───── Entries supplied ─────

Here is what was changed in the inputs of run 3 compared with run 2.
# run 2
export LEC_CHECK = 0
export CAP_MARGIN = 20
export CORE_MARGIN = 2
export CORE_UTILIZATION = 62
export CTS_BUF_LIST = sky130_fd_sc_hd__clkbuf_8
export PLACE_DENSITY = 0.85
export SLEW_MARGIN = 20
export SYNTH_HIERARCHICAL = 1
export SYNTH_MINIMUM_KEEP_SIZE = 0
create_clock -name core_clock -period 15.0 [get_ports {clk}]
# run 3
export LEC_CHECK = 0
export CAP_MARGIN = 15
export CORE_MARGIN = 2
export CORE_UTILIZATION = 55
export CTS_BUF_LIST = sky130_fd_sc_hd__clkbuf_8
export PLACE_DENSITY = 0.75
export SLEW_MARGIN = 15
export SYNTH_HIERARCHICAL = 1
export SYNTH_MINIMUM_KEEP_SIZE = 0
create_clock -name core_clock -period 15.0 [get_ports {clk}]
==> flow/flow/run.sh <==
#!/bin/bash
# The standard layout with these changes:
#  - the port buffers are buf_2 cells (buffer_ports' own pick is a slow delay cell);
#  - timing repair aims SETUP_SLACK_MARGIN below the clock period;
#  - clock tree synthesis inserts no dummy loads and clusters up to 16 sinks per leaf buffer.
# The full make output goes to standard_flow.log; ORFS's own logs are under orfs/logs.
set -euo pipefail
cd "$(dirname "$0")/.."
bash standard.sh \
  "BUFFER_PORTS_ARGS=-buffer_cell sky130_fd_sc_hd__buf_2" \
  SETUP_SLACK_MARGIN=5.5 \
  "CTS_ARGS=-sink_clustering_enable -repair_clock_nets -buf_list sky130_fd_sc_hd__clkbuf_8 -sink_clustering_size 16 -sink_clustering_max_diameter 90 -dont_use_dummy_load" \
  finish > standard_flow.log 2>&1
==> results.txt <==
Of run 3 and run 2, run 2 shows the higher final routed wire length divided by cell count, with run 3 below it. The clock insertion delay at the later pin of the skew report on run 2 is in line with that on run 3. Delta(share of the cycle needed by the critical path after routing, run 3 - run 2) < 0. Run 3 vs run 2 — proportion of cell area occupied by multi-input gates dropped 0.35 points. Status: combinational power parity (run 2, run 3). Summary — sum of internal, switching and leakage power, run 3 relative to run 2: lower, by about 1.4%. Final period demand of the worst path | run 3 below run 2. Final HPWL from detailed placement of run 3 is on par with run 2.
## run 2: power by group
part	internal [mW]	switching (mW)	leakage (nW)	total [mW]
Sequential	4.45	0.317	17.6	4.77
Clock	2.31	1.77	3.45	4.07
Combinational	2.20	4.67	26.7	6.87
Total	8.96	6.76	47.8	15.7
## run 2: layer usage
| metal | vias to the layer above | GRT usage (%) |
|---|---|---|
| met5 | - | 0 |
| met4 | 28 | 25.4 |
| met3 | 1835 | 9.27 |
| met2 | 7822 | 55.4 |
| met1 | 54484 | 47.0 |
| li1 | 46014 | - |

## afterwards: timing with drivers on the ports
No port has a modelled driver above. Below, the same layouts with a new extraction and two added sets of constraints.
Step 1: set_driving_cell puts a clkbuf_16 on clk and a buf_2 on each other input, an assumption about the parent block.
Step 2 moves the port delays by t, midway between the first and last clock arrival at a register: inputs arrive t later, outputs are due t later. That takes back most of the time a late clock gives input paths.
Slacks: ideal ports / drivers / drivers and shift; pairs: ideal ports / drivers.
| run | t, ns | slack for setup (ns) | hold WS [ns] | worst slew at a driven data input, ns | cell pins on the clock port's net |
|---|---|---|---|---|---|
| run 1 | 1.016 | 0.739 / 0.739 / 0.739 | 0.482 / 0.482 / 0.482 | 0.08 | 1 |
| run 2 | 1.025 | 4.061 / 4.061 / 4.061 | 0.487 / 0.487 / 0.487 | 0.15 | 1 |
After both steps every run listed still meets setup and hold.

─────

# [Activity]
Nothing but the lines from the line that contains "No port has" to the last line of the records above should appear in the answer; please copy them exactly.

# [Worked solution]
No port has a modelled driver above. Below, the same layouts with a new extraction and two added sets of constraints.
Step 1: set_driving_cell puts a clkbuf_16 on clk and a buf_2 on each other input, an assumption about the parent block.
Step 2 moves the port delays by t, midway between the first and last clock arrival at a register: inputs arrive t later, outputs are due t later. That takes back most of the time a late clock gives input paths.
Slacks: ideal ports / drivers / drivers and shift; pairs: ideal ports / drivers.
| run | t, ns | slack for setup (ns) | hold WS [ns] | worst slew at a driven data input, ns | cell pins on the clock port's net |
|---|---|---|---|---|---|
| run 1 | 1.016 | 0.739 / 0.739 / 0.739 | 0.482 / 0.482 / 0.482 | 0.08 | 1 |
| run 2 | 1.025 | 4.061 / 4.061 / 4.061 | 0.487 / 0.487 / 0.487 | 0.15 | 1 |
After both steps every run listed still meets setup and hold.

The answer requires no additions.